Interrogò i reclusi, tra i quali molti bambini, sottoposti a ogni tipo di violenze.
Al ritorno dal viaggio pubblicò un resoconto dettagliato di ciò che aveva visto, destando scalpore nell’opinione pubblica russa, nella classe che leggeva, la classe agiata, che ignorava, o fingeva di ignorare, la drammaticità della situazione, indegna di un paese civile.

Nel film è presente un piccolo gioiello: la “cazziata” (rimprovero), che si trasforma in lezione, agli attori che interpretano Il gabbiano.
Nella prima rappresentazione, l’anno dopo la pubblicazione (1895), l’opera teatrale non fu compresa dagli attori e, conseguentemente, dal pubblico. Fu un clamoroso insuccesso.
Nella lezione, ricavata, evidentemente, dai suoi testi, Cechov spiega gli errori di interpretazione e alcuni principi cardine del teatro moderno; se fossero insegnati agli attori attuali, eviteremmo l’abbondanza di enfasi in cui alcuni film affogano.
Sorprende, nelle opere teatrali di Cechov, la modernità. Tolto qualche dettaglio, potrebbero essere state scritte da un autore contemporaneo a noi, non a lui. Teatro della parola: si leggono volentieri, come fossero racconti o romanzi brevi.
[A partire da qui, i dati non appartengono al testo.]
Context: an optimization exercise on an open-source flow, tuned for small area, a short achievable clock period and few clock cycles. The choices shown serve that exercise and are no tape-out recipe.
Function was checked by simulation only, so behaviour that the tests miss may differ from the original.
Power is estimated from default activity; no workload was simulated.

== 04-07 ==
## row_accum_top
module row_accum_top (
    input  logic                 clk,
    input  logic                 rst_n,
    input  logic                 in_valid,
    output logic                 in_ready,
    input  row_accum_pkg::val_t  in_val,
    input  row_accum_pkg::row_t  in_row,
    input  row_accum_pkg::col_t  in_col,
    input  logic                 in_last,
    output logic                 out_valid,
    input  logic                 out_ready,
    output row_accum_pkg::val_t  out_val,
    output row_accum_pkg::col_t  out_col,
    output logic                 out_last,
    output logic                 row_done
);
export LEC_CHECK = 0
export ABC_CLOCK_PERIOD_IN_PS = 3500
export CAP_MARGIN = 20
export CELL_PAD_IN_SITES_DETAIL_PLACEMENT = 1
export CELL_PAD_IN_SITES_GLOBAL_PLACEMENT = 2
export CORE_MARGIN = 2
export CORE_UTILIZATION = 45
export CTS_CLUSTER_DIAMETER = 80
export CTS_CLUSTER_SIZE = 22
export PLACE_DENSITY = 0.55
export SETUP_SLACK_MARGIN = 5
export SLEW_MARGIN = 20
create_clock -name core_clock -period 10.0 [get_ports {clk}]
standard.sh (not shown) runs the stock make flow with config.mk's settings and CLKGATE_MAP_FILE= SYNTH_SCRIPT=/design/flow/synth_recipe.tcl, a recipe that flattens the netlist after the stock synthesis.
==> flow/flow/run.sh <==
#!/bin/bash
set -euo pipefail
bash standard.sh SETUP_SLACK_MARGIN=6.4 finish > make_finish.log 2>&1
Testbench counts of 04-07, summed over its fixed seeds: cycles 12,303.
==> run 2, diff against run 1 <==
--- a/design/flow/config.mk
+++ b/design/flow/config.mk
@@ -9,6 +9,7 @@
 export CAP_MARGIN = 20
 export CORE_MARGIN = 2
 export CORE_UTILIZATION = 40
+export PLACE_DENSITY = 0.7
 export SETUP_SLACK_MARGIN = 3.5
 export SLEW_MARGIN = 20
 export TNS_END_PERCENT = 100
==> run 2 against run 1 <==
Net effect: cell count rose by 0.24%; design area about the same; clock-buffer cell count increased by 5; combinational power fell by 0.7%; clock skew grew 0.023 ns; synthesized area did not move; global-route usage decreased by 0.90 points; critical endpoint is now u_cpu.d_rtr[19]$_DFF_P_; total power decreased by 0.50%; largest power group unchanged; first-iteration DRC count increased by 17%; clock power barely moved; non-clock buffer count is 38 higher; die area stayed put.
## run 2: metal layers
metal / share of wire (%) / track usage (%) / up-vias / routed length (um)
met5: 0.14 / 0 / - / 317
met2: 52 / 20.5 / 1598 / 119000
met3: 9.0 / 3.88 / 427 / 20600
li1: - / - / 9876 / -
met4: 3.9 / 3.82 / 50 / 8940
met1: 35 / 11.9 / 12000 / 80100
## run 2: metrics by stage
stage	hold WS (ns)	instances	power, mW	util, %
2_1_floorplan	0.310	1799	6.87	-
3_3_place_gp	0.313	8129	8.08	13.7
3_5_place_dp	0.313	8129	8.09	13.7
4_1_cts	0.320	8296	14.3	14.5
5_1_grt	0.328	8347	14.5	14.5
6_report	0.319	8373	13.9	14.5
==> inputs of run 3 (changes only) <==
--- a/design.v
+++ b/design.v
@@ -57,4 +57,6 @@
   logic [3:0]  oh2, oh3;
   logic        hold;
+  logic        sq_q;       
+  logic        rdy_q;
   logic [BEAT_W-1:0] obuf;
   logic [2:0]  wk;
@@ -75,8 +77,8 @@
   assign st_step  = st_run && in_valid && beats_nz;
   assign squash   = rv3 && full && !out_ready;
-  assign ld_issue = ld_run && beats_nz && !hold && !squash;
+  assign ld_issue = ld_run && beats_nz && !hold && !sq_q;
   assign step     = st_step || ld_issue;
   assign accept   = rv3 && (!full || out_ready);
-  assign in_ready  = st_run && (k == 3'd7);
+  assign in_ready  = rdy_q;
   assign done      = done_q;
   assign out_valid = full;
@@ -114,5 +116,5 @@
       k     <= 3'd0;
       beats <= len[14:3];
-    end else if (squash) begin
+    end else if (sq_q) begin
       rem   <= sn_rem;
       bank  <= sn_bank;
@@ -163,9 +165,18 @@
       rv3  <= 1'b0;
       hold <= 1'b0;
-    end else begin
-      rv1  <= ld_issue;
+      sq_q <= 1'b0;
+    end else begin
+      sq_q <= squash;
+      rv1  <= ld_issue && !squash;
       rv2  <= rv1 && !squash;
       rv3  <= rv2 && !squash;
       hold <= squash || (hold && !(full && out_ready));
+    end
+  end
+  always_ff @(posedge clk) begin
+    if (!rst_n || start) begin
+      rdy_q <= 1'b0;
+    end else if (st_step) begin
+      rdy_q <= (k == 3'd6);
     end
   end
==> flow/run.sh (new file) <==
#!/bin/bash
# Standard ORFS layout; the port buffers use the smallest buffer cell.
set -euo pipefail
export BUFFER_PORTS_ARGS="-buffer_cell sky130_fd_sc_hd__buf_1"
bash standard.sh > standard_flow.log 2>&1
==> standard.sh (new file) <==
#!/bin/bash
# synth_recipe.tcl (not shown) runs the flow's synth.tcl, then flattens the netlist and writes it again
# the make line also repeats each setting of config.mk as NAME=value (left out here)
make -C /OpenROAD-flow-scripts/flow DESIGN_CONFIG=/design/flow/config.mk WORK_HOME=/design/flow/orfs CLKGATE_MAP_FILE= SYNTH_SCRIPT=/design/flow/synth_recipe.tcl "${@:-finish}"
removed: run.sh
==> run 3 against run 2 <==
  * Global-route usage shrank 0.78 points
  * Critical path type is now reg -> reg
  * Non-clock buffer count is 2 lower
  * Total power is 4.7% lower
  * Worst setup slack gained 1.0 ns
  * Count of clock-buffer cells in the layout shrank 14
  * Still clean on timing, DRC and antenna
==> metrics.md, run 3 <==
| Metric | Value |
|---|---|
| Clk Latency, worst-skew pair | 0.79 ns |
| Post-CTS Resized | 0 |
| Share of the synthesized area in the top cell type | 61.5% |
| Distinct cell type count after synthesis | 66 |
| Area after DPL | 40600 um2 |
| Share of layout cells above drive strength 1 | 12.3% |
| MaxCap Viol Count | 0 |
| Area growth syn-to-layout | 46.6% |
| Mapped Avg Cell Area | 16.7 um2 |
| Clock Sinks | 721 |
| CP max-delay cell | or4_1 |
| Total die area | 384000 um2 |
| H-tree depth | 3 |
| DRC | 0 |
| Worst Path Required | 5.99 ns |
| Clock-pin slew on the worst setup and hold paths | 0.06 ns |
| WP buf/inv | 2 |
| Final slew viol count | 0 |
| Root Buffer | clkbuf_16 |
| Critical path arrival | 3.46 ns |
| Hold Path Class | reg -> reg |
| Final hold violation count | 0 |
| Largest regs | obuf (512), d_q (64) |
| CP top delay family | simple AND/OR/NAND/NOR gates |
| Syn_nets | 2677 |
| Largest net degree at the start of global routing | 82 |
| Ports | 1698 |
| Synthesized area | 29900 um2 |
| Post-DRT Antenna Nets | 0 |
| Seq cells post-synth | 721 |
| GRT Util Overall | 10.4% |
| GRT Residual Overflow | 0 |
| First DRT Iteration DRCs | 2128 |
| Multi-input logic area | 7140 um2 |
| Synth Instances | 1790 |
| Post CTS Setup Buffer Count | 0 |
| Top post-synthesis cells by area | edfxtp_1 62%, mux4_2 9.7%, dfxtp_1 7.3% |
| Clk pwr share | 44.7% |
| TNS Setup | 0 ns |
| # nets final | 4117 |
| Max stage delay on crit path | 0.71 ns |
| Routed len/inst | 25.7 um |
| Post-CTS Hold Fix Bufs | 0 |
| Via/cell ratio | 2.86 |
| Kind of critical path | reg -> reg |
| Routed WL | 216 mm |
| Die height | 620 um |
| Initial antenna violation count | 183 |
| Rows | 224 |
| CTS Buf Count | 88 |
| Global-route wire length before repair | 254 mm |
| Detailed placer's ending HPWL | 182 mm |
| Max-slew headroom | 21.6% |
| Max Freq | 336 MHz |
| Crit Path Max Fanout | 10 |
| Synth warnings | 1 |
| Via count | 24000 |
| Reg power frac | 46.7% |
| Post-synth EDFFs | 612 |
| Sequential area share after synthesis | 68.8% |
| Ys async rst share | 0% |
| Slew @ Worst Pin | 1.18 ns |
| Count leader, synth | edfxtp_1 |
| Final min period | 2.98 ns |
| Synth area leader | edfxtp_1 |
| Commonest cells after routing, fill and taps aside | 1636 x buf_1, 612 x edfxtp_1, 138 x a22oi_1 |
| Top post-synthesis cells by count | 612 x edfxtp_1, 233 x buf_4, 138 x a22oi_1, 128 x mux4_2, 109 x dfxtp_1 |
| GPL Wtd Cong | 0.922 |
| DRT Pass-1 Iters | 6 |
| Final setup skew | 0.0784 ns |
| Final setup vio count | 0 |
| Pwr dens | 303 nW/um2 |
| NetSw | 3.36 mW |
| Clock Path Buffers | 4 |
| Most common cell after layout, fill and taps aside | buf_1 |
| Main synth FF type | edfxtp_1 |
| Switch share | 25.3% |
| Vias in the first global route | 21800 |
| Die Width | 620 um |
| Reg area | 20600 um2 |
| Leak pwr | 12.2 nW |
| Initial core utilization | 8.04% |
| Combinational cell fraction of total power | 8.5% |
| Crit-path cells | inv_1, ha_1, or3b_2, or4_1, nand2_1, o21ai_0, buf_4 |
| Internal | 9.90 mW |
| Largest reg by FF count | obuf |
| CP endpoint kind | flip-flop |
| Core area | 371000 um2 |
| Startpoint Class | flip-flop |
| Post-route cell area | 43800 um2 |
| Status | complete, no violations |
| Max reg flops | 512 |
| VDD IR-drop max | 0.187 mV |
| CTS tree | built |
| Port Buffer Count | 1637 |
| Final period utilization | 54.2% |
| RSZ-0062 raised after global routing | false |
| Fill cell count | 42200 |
Context: an optimization exercise on an open-source flow, tuned for small area, a short achievable clock period and few clock cycles per item. The choices shown serve that exercise and are no tape-out recipe. In this exercise RTL edits were held to simulation tests only and were not proved equivalent to the original. No driver is modelled on the clock port, so clocking that relies on it looks cheaper here than on a real chip.

## the reference run
==> module inst_mem_fetch, before the edit <==
module inst_mem_fetch #(
  parameter int              DATA_W   = 32,
  parameter int              DEPTH    = 128,
  parameter int              ADDR_W   = 32,
  parameter logic [DATA_W-1:0] NOP_WORD = '0
) (
  input  logic                     clock,
  input  logic                     reset_n,
  input  logic                     prog_en,
  input  logic                     prog_we,
  input  logic [$clog2(DEPTH)-1:0] prog_addr,
  input  logic [DATA_W-1:0]        prog_data,
  input  logic                     fetch_req,
  input  logic [ADDR_W-1:0]        fetch_addr,
  output logic                     fetch_ready,
  output logic                     inst_valid,
  input  logic                     inst_ready,
  output logic [DATA_W-1:0]        inst,
  output logic [1:0]               inst_fault,
  output logic [15:0]              fetch_count
);
  localparam int AW         = $clog2(DEPTH);
  localparam int GROUPS     = 4;
  localparam int BYTE_SHIFT = $clog2(DATA_W / 8);
  localparam logic [ADDR_W-1:0] LSB_MASK  = ADDR_W'((1 << BYTE_SHIFT) - 1);
  localparam logic [ADDR_W-1:0] DEPTH_LIM = ADDR_W'(DEPTH);
  logic              accept;
  logic [ADDR_W-1:0] word_index;
  logic [1:0]        in_fault;
  logic              s_valid;
  logic [AW-1:0]     s_index;
  logic [1:0]        s_fault;
  logic              a_valid;
  logic [DEPTH-1:0]  a_sel;
  logic [1:0]        a_fault;
  logic              b_valid;
  logic [GROUPS-1:0][DATA_W-1:0] b_part;
  logic [1:0]        b_fault;
  logic              pop;
  logic              b_move;
  logic              b_load;
  logic              a_move;
  logic              a_load;
  logic [GROUPS-1:0][DATA_W-1:0] rd_part;
  logic [DEPTH-1:0]  wr_sel_q;
  logic [DATA_W-1:0] wr_data_q;
  logic [AW-1:0]     ld_index;
  logic [1:0]        ld_fault;
  logic [DEPTH-1:0]  ld_sel;
  logic [DATA_W-1:0] rd_data;
  assign accept     = fetch_ready && fetch_req;
  assign word_index = fetch_addr >> BYTE_SHIFT;
  assign in_fault   = mips_pkg::fault_code(|(fetch_addr & LSB_MASK), word_index >= DEPTH_LIM);
  logic              b_full;
  logic              a_full;
  logic              a_valid_nx;
  logic              b_valid_nx;
  logic              inst_valid_nx;
  assign pop    = inst_valid && inst_ready;
  assign b_load = !b_full || inst_ready;
  assign b_move = b_valid && b_load;
  assign a_load = !a_full || inst_ready;
  assign a_move = a_valid && b_load;
  assign a_valid_nx    = a_load ? (s_valid || accept) : a_valid;
  assign b_valid_nx    = b_load ? a_valid : b_valid;
  assign inst_valid_nx = b_move || (inst_valid && !pop);
  always_comb begin
    rd_data = '0;
    for (int g = 0; g < GROUPS; g++) rd_data = rd_data | b_part[g];
  end
  assign ld_index = s_valid ? s_index : word_index[AW-1:0];
  assign ld_fault = s_valid ? s_fault : in_fault;
  localparam int LO_W = AW / 2 + AW % 2;
  localparam int HI_W = AW - LO_W;
  logic [(1 << LO_W)-1:0] lo_dec;
  logic [(1 << HI_W)-1:0] hi_dec;
  always_comb begin
    for (int j = 0; j < (1 << LO_W); j++) lo_dec[j] = (ld_index[LO_W-1:0] == LO_W'(j));
    for (int j = 0; j < (1 << HI_W); j++)
      hi_dec[j] = (ld_index[AW-1:LO_W] == HI_W'(j)) && (ld_fault == mips_pkg::FAULT_NONE);
    for (int w = 0; w < DEPTH; w++) ld_sel[w] = hi_dec[w >> LO_W] && lo_dec[w % (1 << LO_W)];
  end
  always_ff @(posedge clock or negedge reset_n) begin
    if (!reset_n) begin
      fetch_ready <= 1'b0;
      s_valid     <= 1'b0;
      a_valid     <= 1'b0;
      b_valid     <= 1'b0;
      inst_valid  <= 1'b0;
      b_full      <= 1'b0;
      a_full      <= 1'b0;
      fetch_count <= '0;
    end else begin
      a_valid    <= a_valid_nx;
      b_valid    <= b_valid_nx;
      inst_valid <= inst_valid_nx;
      b_full     <= b_valid_nx && inst_valid_nx;
      a_full     <= a_valid_nx && b_valid_nx && inst_valid_nx;
      if (a_load) begin
        s_valid <= s_valid && accept;
        fetch_ready <= !(s_valid && accept);
      end else begin
        s_valid <= s_valid || accept;
        fetch_ready <= !(s_valid || accept);
      end
      if (accept && (fetch_count != 16'hFFFF)) begin
        fetch_count <= fetch_count + 16'd1;
      end
    end
  end
  always_ff @(posedge clock) begin
    for (int w = 0; w < DEPTH; w++) wr_sel_q[w] <= prog_en && prog_we && (prog_addr == AW'(w));
    wr_data_q <= prog_data;
    if (accept) begin
      s_index <= word_index[AW-1:0];
      s_fault <= in_fault;
    end
    if (a_load) begin
      a_sel   <= ld_sel;
      a_fault <= ld_fault;
    end
    if (b_load) begin
      b_part  <= rd_part;
      b_fault <= a_fault;
    end
    if (b_move) begin
      inst       <= rd_data;
      inst_fault <= b_fault;
    end
  end
  inst_mem_array #(
    .DATA_W (DATA_W),
    .DEPTH  (DEPTH),
    .GROUPS (GROUPS),
    .AW     (AW)
  ) u_array (
    .clock   (clock),
    .wr_sel  (wr_sel_q),
    .wr_data (wr_data_q),
    .rd_sel  (a_sel),
    .rd_part (rd_part)
  );
endmodule
Settings: LEC_CHECK=0, CAP_MARGIN=20, CORE_MARGIN=2, CORE_UTILIZATION=62, CTS_CLUSTER_DIAMETER=100, CTS_CLUSTER_SIZE=25, SETUP_SLACK_MARGIN=1.4, SLEW_MARGIN=20, TNS_END_PERCENT=20; clock period 3.5 ns.
standard.sh (not shown) runs the stock make flow with config.mk's settings and CLKGATE_MAP_FILE= SYNTH_SCRIPT=/design/flow/synth_recipe.tcl, a recipe that flattens the netlist after the stock synthesis.
==> flow/flow/run.sh <==
#!/bin/bash
# Standard synthesis and layout, with sizing free to change a cell's footprint, port buffers
# from the regular buffer family, and the clock root split into four buffers on the port
# (flow/post_cts.tcl). Each tool run logs to its own file here.
set -euo pipefail
W=$(pwd)
bash standard.sh synth > synth.log 2>&1
bash standard.sh MATCH_CELL_FOOTPRINT=0 "BUFFER_PORTS_ARGS=-buffer_cell sky130_fd_sc_hd__buf_4" \
  SKIP_CTS_REPAIR_TIMING=1 "POST_CTS_TCL=$W/flow/post_cts.tcl" finish > layout.log 2>&1
Other scripts of this flow, unchanged in this note and not shown: flow/flow/post_cts.tcl, flow/flow/splitroot.tcl
Testbench counts of the reference run, summed over its fixed seeds: cycles 18,126, items 16,000.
In seguito Il gabbiano fu ripresa con grande successo dalla compagnia di Stanislavskij e fu seguita da Zio Vanja, Tre sorelle, Il giardino dei ciliegi.

Se si ha un dubbio sulla universalità dell’opera di Cechov, caratteristica di ogni capolavoro, basta vedere come Zio Vanja è stata utilizzata in un grande film giapponese del 2021/22, pluripremiato agli Oscar e al festival di Cannes: Drive my car del regista Ryusuke Hamaguchi (commento su questo sito).